Our vengeful knight is Sir Gareth Beaumont. He can see visions, but does he put that to good use like telling fortune at the local funfair and becoming rich? No, he harbors a burning desire to avenge himself on the Welles siblings. Once, he was a squire and he told Lord Welles, the token surrogate daddy figure for our medieval James Dean in the making, that he foresaw the Welles’ falling to the enemy. Lord Welles sent Gareth away with wee Margery, but later Margery’s brothers banished him on suspicion that he was in cahoots with the enemy. Alas, Surrogate Daddy was killed so he couldn’t defend poor Gareth.
So now he was back from outer space. Twelve years have passed, and Gareth now finds himself guarding Margery from her overzealous suitors.
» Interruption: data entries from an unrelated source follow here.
**config.mk**
```make
export PLATFORM = sky130hd
export DESIGN_NAME = prr_csr
export DESIGN_NICKNAME = d
export VERILOG_FILES = /design/src/design/prr_pkg.sv /design/src/design/prr_csr.sv
export SDC_FILE = /design/constraint.sdc
export NUM_CORES = 1
export LEC_CHECK = 0
export ABC_AREA = 0
export BUFFER_PORTS_ARGS = -buffer_cell sky130_fd_sc_hd__buf_2
export CORE_MARGIN = 1
export CORE_UTILIZATION = 38
export CTS_CLUSTER_DIAMETER = 80
export DETAILED_ROUTE_END_ITERATION = 6
export PLACE_DENSITY = 0.81
export SETUP_SLACK_MARGIN = 0.1
export SLEW_MARGIN = 10
export SYNTH_ARGS = -nofsm -noshare
export SYNTH_HDL_FRONTEND = slang
export SYNTH_SLANG_ARGS = --single-unit
```
**constraint.sdc**
```tcl
create_clock -name clock -period 1.3 [get_ports clock]
set_clock_uncertainty 0.15 [all_clocks]
set_input_delay 0.195 -clock clock [delete_from_list [all_inputs] [get_ports clock]]
set_output_delay 0.195 -clock clock [all_outputs]
set_load 0.01 [all_outputs]
```
**src/design/prr_pkg.sv**
```systemverilog
// ----------------------------------------------------------------------------
// prr_pkg: shared types and constants of the palette range rotator
// Action codes, register map, color widths and the control word that is
// broadcast to every palette cell.
// ----------------------------------------------------------------------------
package prr_pkg;

   localparam int ColorWidth = 8;
   localparam int EntryBytes = 3;
   localparam int EntryWidth = ColorWidth * EntryBytes;
   localparam int IndexWidth = 8;
   localparam int CountWidth = 9;
   localparam int AddrWidth  = 4;
   localparam int DataWidth  = 32;

   localparam logic [CountWidth-1:0] MinSpinColors = 9'd16;

   typedef enum logic [1:0] {
      ACT_WRITE = 2'd0,
      ACT_READ  = 2'd1,
      ACT_SPIN  = 2'd2
   } action_type;

   typedef enum logic [1:0] {
      REG_COLOR_COUNT = 2'd0,
      REG_CYCLE_LOW   = 2'd1,
      REG_CYCLE_HIGH  = 2'd2,
      REG_TC_LOCK     = 2'd3
   } reg_index_type;

   typedef logic [EntryWidth-1:0] entry_type;

   // control word seen by every cell in the row
   typedef struct packed {
      logic                  wr_en;
      logic [IndexWidth-1:0] wr_index;
      entry_type             wr_data;
      logic                  shift_down;  // entries move toward lower indices
      logic                  shift_up;    // entries move toward higher indices
      logic [IndexWidth-1:0] range_low;
      logic [IndexWidth-1:0] range_top;
   } cell_ctrl_type;

endpackage

```
**src/design/prr_csr.sv**
```systemverilog
// ----------------------------------------------------------------------------
// prr_csr: APB-style register file of the palette range rotator
// Color count, cycling range bounds and the true-color lock.
// ----------------------------------------------------------------------------
module prr_csr (
   input  logic                          clock,
   input  logic                          reset,
   input  logic                          psel,
   input  logic                          penable,
   input  logic                          pwrite,
   input  logic [prr_pkg::AddrWidth-1:0] paddr,
   input  logic [prr_pkg::DataWidth-1:0] pwdata,
   output logic [prr_pkg::DataWidth-1:0] prdata,
   output logic                          pready,
   output logic [prr_pkg::CountWidth-1:0] color_count,
   output logic [prr_pkg::IndexWidth-1:0] cycle_low,
   output logic [prr_pkg::IndexWidth-1:0] cycle_high,
   output logic                          true_color_lock
);
   import prr_pkg::*;

   logic [CountWidth-1:0] color_count_ff;
   logic [IndexWidth-1:0] cycle_low_ff;
   logic [IndexWidth-1:0] cycle_high_ff;
   logic                  tc_lock_ff;
   logic                  wr_fire;
   reg_index_type         reg_sel;

   assign pready  = 1'b1;
   assign wr_fire = psel && penable && pwrite;
   assign reg_sel = reg_index_type'(paddr[3:2]);

   always_ff @(posedge clock) begin
      if (reset) begin
         color_count_ff <= 9'd256;
         cycle_low_ff   <= 8'd1;
         cycle_high_ff  <= 8'd255;
         tc_lock_ff     <= 1'b0;
      end else if (wr_fire) begin
         case (reg_sel)
            REG_COLOR_COUNT: color_count_ff <= pwdata[CountWidth-1:0];
            REG_CYCLE_LOW:   cycle_low_ff   <= pwdata[IndexWidth-1:0];
            REG_CYCLE_HIGH:  cycle_high_ff  <= pwdata[IndexWidth-1:0];
            REG_TC_LOCK:     tc_lock_ff     <= pwdata[0];
            default: begin
            end
         endcase
      end
   end

   always_comb begin
      case (reg_sel)
         REG_COLOR_COUNT: prdata = DataWidth'(color_count_ff);
         REG_CYCLE_LOW:   prdata = DataWidth'(cycle_low_ff);
         REG_CYCLE_HIGH:  prdata = DataWidth'(cycle_high_ff);
         REG_TC_LOCK:     prdata = DataWidth'(tc_lock_ff);
         default:         prdata = '0;
      endcase
   end

   assign color_count     = color_count_ff;
   assign cycle_low       = cycle_low_ff;
   assign cycle_high      = cycle_high_ff;
   assign true_color_lock = tc_lock_ff;

endmodule

```
==> metrics.txt, run 1 <==
Placed Cells 279; CP Buf/Inv Count 1; GRT Residual Overflow 0; Crit path max-delay family multiplexers; Die ar. 0.00420 mm^2; Syn. warnings 0; part of the power in combinational logic 16.7%; Sw Ratio 23.9%; CP Capture Type output port; final core utilization 57.9%; Iter 0 DRT Violations 54; Area contributors post-synth dfxtp_1, mux2i_1, buf_4, nand2b_1, o21ai_0; routed vias/inst 4.54; setup TNS -0.257 ns; vias in the first global route 1220; Syn Inst Count 169; cell area after synthesis about 0.0015 mm^2; 1st-pass router iterations 4; initial antenna violation count 0; CP Class flop to output port; Global Route Usage Sum 17.6%; chip width 64.8 um; internal power 1.36 mW; sequential power share 45.7%; Pwr Total about 1.8 mW; peak supply drop 1.14 mV; clk buf depth 2; Area Overhead vs Synth 43.5%; Place WS -0.127 ns; Clock Latency Late Sink 0.26 ns; CP Cell Sequence mux4_2 -> buf_6; Psw 0.427 mW; I/O pin count 100; final setup vio count 3; Arr. time, crit path 1.20 ns; Slew Viols, Final 0; cell taking the most area after synthesis dfxtp_1; CP startpoint kind flop; row cnt 22; TritonCTS Buffers 3; final WL approximately 3600 um; share of cells above drive strength 1 a little under half; Core ar. 0.00372 mm^2; Fin Hold WS 0.0404 ns; violated checks setup timing; Pleak between 1 and 1.5 nW; Peak Freq between 0.6 and 0.7 GHz; root buf cell clkbuf_8; # diodes 0; final-report hold violation count 0; worst hold-check path type primary input to flop; Post-DRT Antenna Nets 0; die height 64.8 um; largest net degree at the start of global routing 22; critical path fanouts, max 2; post-route cell area 0.00215 mm^2; fin crit period 1.55 ns; Max Cap Viol 0; crit path setup slack, layout -0.246 ns; worst path required time 0.95 ns; CTS H-tree depth 1; Yosys reg bits 26; Clock Pin Slew Worst Setup and Hold Paths approximately 0.09 ns; Syn Area/Cell 8.87 um^2; Layout Nets 289; Clock Power Share 37.6%; first-pass GRT wire length 5710 um; Distinct cells, synth 23; Slowest-stage cell, CP mux4_2; RSZ-0062 raised after global routing yes; number of remaining DRC errors 0; IO buf count 50; Final GP Congestion roughly 0.75; DR WL/cell about 12 um; TritonCTS clock tree built; clock sinks 26; PwrDens 829 mW/mm^2; DP HPWL 2520 um; Yosys top cell area share 34.7%; crit share post-route 119%; CP max stage delay 0.45 ns; Area after DPL 0.00183 mm^2; sequential fraction of the synthesis area 34.7%; Final Non-Filler Cells 295; via count 1340; Initial Utilization 40.3%; status finished with violations
-- cell type report --
type,instances,area [um^2]
timing repair buffer,85,638
multi-input combinational,131,832
clock inverter,1,30.0
inverter,1,6.26
clock buffer,3,41.3
tap,48,60.1
fill,340,1570
sequential,26,543
-- metal layers --
| metal | global-route usage (%) | up-vias | part of all wire [%] |
|---|---|---|---|
| li1 | - | 666 | - |
| met2 | 32.0 | 48 | 52 |
| met1 | 20.6 | 622 | 42 |
| met5 | 0 | - | 0 |
| met4 | 4.44 | 0 | 0.80 |
| met3 | 3.70 | 4 | 4.5 |
-- power groups by stage --
stage          Sequential, mW  Combinational [mW]  Clock [mW]
2_1_floorplan           0.836               0.200           0
3_3_place_gp            0.832               0.262           0
3_5_place_dp            0.832               0.266           0
4_1_cts                 0.814               0.291       0.679
5_1_grt                 0.816               0.326       0.728
6_report                0.815               0.299       0.670
-- cells in the final DEF (no fill, tap or decap) --
| master | n |
|---|---|
| nor2_1 | 19 |
| nand3_2 | 1 |
| bufinv_16 | 1 |
| nor3_2 | 1 |
| o21ai_0 | 8 |
| nor2b_4 | 1 |
| buf_2 | 36 |
| dfxtp_2 | 18 |
| buf_6 | 24 |
| conb_1 | 24 |
| dfxtp_1 | 8 |
| nor3b_2 | 1 |
| nor2b_1 | 8 |
| nand2_1 | 7 |
| clkbuf_4 | 1 |
| nor3_4 | 1 |
| buf_4 | 24 |
| clkbuf_8 | 3 |
| mux4_2 | 1 |
| o31ai_1 | 1 |
| nand2b_1 | 16 |
| or3_1 | 1 |
| o21ai_1 | 14 |
| mux2i_1 | 25 |
| nand4_4 | 1 |
| inv_4 | 1 |
| nand2b_4 | 1 |
-- worst paths after layout --
check | cells past startpoint | from | endpoint | slack, ns
worst max register to register | 4 | cycle_low[1] | cycle_low[1] | 0.31
worst max-delay path | 2 | cycle_high[0] | prdata[0] | -0.25
worst min-delay path | 3 | pwdata[8] | color_count[8] | 0.04
worst min register to register | 2 | color_count[4] | color_count[4] | 0.34
-- cell families (layout without fill, tap and decap cells) --
group | Yosys count | in the layout | share of synthesized area, %
DFF | 26 | 26 | 34.7
other | 2 | 24 | 0.501
buffers and inverters | 34 | 90 | 16.1
muxes | 26 | 26 | 18.2
and+or+nand+nor | 58 | 58 | 22.6
AOI/OAI and AO/OA | 23 | 23 | 7.85
-- cells in the mapped netlist --
cell type	number
nor2b_1	9
inv_2	1
nand3_2	1
buf_2	1
buf_4	26
mux4_2	1
nor3_4	1
o31ai_1	1
nor2_1	19
clkbuf_1	4
nand2b_1	16
o21ai_1	7
buf_6	2
nand2_1	7
dfxtp_1	26
mux2i_1	25
nor3b_1	1
conb_1	2
nand4_4	1
o21ai_0	15
or3_1	1
nand2b_4	1
nor3_2	1
-- what timing repair did --
item | in CTS | in global routing
resized for setup | 37 | 16
endpoints found under the setup margin | 9 | 22
hold buffers | 0 | 0
setup buffers | 11 | 1
-- sequential cells by signal (all words and copies together) (netlist names) --
| signal | count |
|---|---|
| color_count | 9 |
| cycle_low | 8 |
| cycle_high | 8 |
| true_color_lock | 1 |
-- tightest hold or removal path, delay by kind of cell --
kind | cells | cell delay (ns)
multiplexers | 1 | 0.11
buffers and inverters | 1 | 0.08
AND/OR/NAND/NOR | 1 | 0.03
Power figures use the tool's default switching activity.
==> run 2: changes to the inputs <==
--- a/config.mk
+++ b/config.mk
@@ -7,8 +7,10 @@
 export LEC_CHECK = 0
 export ABC_AREA = 0
 export BUFFER_PORTS_ARGS = -buffer_cell sky130_fd_sc_hd__buf_2
+export CELL_PAD_IN_SITES_DETAIL_PLACEMENT = 0
+export CELL_PAD_IN_SITES_GLOBAL_PLACEMENT = 2
 export CORE_MARGIN = 1
-export CORE_UTILIZATION = 38
+export CORE_UTILIZATION = 20
 export CTS_CLUSTER_DIAMETER = 80
 export DETAILED_ROUTE_END_ITERATION = 6
 export PLACE_DENSITY = 0.81
==> run 2 against run 1 <==
  * The run still ends with setup timing left
  * Cell count up 16%
  * Global-route usage decreased by 7.4 points
  * Non-clock buffer count fell by 2
  * Sequential share of layout area down 0.67 points
  * Die area is 87% higher
  * Critical endpoint unchanged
Margery is given a special dispensation by the Crown to choose her own hubby, after all, and she is besieged by men hungry for her land and money.
And of course, our heroine must have had a lousy affair before, she thinks herself barren, and adding more to the already predictable characterization is her adamant insistence not to marry. Yawn.
To make an already predictable read more a chore to read is the fact that this story seemed to be like two books glued together without any effort to ensure a smooth transition between these two. The first half is a rather inane revenge plot story where our hero blames a woman who was twelve at the time of his Disaster for his troubles. It’s like a lung cancer patient blaming a cigarette billboard, I guess. Then it’s the second half where everyone starts mistrusting the other even when the sheets are barely dry from their energetic boinking. Add in the predictable rescue-the-damsel-In distress ending and a group hug scenario in the epilogue right out of a Barney episode and everything goes down the snoozy path.
My Lady’s Guardian is predictable, yes, and I have been getting feedback from irate readers telling me to stop complaining about predictability. “If it’s fun, who cares?” Well, I don’t even find this book fun. But I have this feeling that this book will be a hit among comfort readers.